WHAT YOU SHOULD DO:
Take the records underneath and set them down exactly.

(Collected data entries)
_____

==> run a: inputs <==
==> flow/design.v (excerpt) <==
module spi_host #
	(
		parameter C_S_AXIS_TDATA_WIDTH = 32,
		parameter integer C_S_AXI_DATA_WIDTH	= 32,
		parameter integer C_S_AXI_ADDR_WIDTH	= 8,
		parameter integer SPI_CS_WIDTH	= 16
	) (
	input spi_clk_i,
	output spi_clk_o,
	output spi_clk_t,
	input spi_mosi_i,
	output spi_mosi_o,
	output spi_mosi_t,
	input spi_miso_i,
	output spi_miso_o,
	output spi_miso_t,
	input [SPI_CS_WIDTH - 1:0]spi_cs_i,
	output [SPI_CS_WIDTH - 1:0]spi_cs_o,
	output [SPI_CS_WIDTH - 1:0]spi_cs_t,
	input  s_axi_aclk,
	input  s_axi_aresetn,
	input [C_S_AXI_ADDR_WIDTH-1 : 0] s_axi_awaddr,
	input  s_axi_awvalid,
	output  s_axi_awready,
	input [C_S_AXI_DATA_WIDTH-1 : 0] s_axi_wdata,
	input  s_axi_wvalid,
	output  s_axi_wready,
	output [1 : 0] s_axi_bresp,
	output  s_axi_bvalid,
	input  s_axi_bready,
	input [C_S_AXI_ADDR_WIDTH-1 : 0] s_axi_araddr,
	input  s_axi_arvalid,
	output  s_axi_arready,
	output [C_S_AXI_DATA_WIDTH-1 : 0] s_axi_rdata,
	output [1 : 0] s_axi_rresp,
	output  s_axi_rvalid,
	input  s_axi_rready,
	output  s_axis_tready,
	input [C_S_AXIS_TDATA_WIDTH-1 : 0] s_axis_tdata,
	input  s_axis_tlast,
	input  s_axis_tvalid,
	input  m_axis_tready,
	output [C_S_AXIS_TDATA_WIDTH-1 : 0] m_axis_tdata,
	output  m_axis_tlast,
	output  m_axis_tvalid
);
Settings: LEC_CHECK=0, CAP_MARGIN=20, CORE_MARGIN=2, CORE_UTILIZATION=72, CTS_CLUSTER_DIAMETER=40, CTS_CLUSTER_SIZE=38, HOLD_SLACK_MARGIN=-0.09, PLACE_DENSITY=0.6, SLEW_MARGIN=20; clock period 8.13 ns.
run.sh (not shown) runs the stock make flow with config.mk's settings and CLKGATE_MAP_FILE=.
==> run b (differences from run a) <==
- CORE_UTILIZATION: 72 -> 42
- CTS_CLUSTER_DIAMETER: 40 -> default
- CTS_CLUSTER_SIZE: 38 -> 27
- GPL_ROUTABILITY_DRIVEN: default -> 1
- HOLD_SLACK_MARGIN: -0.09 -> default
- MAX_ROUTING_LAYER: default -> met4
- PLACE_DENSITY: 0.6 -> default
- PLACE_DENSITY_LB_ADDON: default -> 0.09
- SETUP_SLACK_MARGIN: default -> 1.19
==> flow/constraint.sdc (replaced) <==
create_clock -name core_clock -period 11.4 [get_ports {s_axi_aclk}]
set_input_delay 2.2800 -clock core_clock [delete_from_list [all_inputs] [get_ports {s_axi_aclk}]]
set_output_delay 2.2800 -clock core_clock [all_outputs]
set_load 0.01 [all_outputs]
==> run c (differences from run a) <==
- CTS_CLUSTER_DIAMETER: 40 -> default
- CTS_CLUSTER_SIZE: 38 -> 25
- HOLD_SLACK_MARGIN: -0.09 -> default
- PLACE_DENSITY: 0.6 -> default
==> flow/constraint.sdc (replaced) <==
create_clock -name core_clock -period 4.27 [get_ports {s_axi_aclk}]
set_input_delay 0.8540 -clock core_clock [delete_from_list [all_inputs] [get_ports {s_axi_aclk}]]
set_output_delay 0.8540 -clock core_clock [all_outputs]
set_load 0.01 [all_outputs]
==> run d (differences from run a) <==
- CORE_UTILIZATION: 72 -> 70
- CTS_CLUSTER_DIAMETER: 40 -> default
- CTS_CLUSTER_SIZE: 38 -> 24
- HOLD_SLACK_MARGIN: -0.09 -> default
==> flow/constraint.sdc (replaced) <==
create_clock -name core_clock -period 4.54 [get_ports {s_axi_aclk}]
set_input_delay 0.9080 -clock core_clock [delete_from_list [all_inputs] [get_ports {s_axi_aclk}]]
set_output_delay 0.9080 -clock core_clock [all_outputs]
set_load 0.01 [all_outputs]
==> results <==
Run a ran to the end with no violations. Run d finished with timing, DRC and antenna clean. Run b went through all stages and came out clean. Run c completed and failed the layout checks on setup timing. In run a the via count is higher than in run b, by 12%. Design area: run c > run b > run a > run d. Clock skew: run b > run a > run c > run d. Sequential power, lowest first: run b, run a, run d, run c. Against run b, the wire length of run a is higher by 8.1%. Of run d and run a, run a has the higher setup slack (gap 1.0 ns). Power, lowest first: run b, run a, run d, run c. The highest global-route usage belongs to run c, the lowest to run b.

_____

YOUR SOLUTION:
==> run a: inputs <==
==> flow/design.v (excerpt) <==
module spi_host #
	(
		parameter C_S_AXIS_TDATA_WIDTH = 32,
		parameter integer C_S_AXI_DATA_WIDTH	= 32,
		parameter integer C_S_AXI_ADDR_WIDTH	= 8,
		parameter integer SPI_CS_WIDTH	= 16
	) (
	input spi_clk_i,
	output spi_clk_o,
	output spi_clk_t,
	input spi_mosi_i,
	output spi_mosi_o,
	output spi_mosi_t,
	input spi_miso_i,
	output spi_miso_o,
	output spi_miso_t,
	input [SPI_CS_WIDTH - 1:0]spi_cs_i,
	output [SPI_CS_WIDTH - 1:0]spi_cs_o,
	output [SPI_CS_WIDTH - 1:0]spi_cs_t,
	input  s_axi_aclk,
	input  s_axi_aresetn,
	input [C_S_AXI_ADDR_WIDTH-1 : 0] s_axi_awaddr,
	input  s_axi_awvalid,
	output  s_axi_awready,
	input [C_S_AXI_DATA_WIDTH-1 : 0] s_axi_wdata,
	input  s_axi_wvalid,
	output  s_axi_wready,
	output [1 : 0] s_axi_bresp,
	output  s_axi_bvalid,
	input  s_axi_bready,
	input [C_S_AXI_ADDR_WIDTH-1 : 0] s_axi_araddr,
	input  s_axi_arvalid,
	output  s_axi_arready,
	output [C_S_AXI_DATA_WIDTH-1 : 0] s_axi_rdata,
	output [1 : 0] s_axi_rresp,
	output  s_axi_rvalid,
	input  s_axi_rready,
	output  s_axis_tready,
	input [C_S_AXIS_TDATA_WIDTH-1 : 0] s_axis_tdata,
	input  s_axis_tlast,
	input  s_axis_tvalid,
	input  m_axis_tready,
	output [C_S_AXIS_TDATA_WIDTH-1 : 0] m_axis_tdata,
	output  m_axis_tlast,
	output  m_axis_tvalid
);
Settings: LEC_CHECK=0, CAP_MARGIN=20, CORE_MARGIN=2, CORE_UTILIZATION=72, CTS_CLUSTER_DIAMETER=40, CTS_CLUSTER_SIZE=38, HOLD_SLACK_MARGIN=-0.09, PLACE_DENSITY=0.6, SLEW_MARGIN=20; clock period 8.13 ns.
run.sh (not shown) runs the stock make flow with config.mk's settings and CLKGATE_MAP_FILE=.
==> run b (differences from run a) <==
- CORE_UTILIZATION: 72 -> 42
- CTS_CLUSTER_DIAMETER: 40 -> default
- CTS_CLUSTER_SIZE: 38 -> 27
- GPL_ROUTABILITY_DRIVEN: default -> 1
- HOLD_SLACK_MARGIN: -0.09 -> default
- MAX_ROUTING_LAYER: default -> met4
- PLACE_DENSITY: 0.6 -> default
- PLACE_DENSITY_LB_ADDON: default -> 0.09
- SETUP_SLACK_MARGIN: default -> 1.19
==> flow/constraint.sdc (replaced) <==
create_clock -name core_clock -period 11.4 [get_ports {s_axi_aclk}]
set_input_delay 2.2800 -clock core_clock [delete_from_list [all_inputs] [get_ports {s_axi_aclk}]]
set_output_delay 2.2800 -clock core_clock [all_outputs]
set_load 0.01 [all_outputs]
==> run c (differences from run a) <==
- CTS_CLUSTER_DIAMETER: 40 -> default
- CTS_CLUSTER_SIZE: 38 -> 25
- HOLD_SLACK_MARGIN: -0.09 -> default
- PLACE_DENSITY: 0.6 -> default
==> flow/constraint.sdc (replaced) <==
create_clock -name core_clock -period 4.27 [get_ports {s_axi_aclk}]
set_input_delay 0.8540 -clock core_clock [delete_from_list [all_inputs] [get_ports {s_axi_aclk}]]
set_output_delay 0.8540 -clock core_clock [all_outputs]
set_load 0.01 [all_outputs]
==> run d (differences from run a) <==
- CORE_UTILIZATION: 72 -> 70
- CTS_CLUSTER_DIAMETER: 40 -> default
- CTS_CLUSTER_SIZE: 38 -> 24
- HOLD_SLACK_MARGIN: -0.09 -> default
==> flow/constraint.sdc (replaced) <==
create_clock -name core_clock -period 4.54 [get_ports {s_axi_aclk}]
set_input_delay 0.9080 -clock core_clock [delete_from_list [all_inputs] [get_ports {s_axi_aclk}]]
set_output_delay 0.9080 -clock core_clock [all_outputs]
set_load 0.01 [all_outputs]
==> results <==
Run a ran to the end with no violations. Run d finished with timing, DRC and antenna clean. Run b went through all stages and came out clean. Run c completed and failed the layout checks on setup timing. In run a the via count is higher than in run b, by 12%. Design area: run c > run b > run a > run d. Clock skew: run b > run a > run c > run d. Sequential power, lowest first: run b, run a, run d, run c. Against run b, the wire length of run a is higher by 8.1%. Of run d and run a, run a has the higher setup slack (gap 1.0 ns). Power, lowest first: run b, run a, run d, run c. The highest global-route usage belongs to run c, the lowest to run b.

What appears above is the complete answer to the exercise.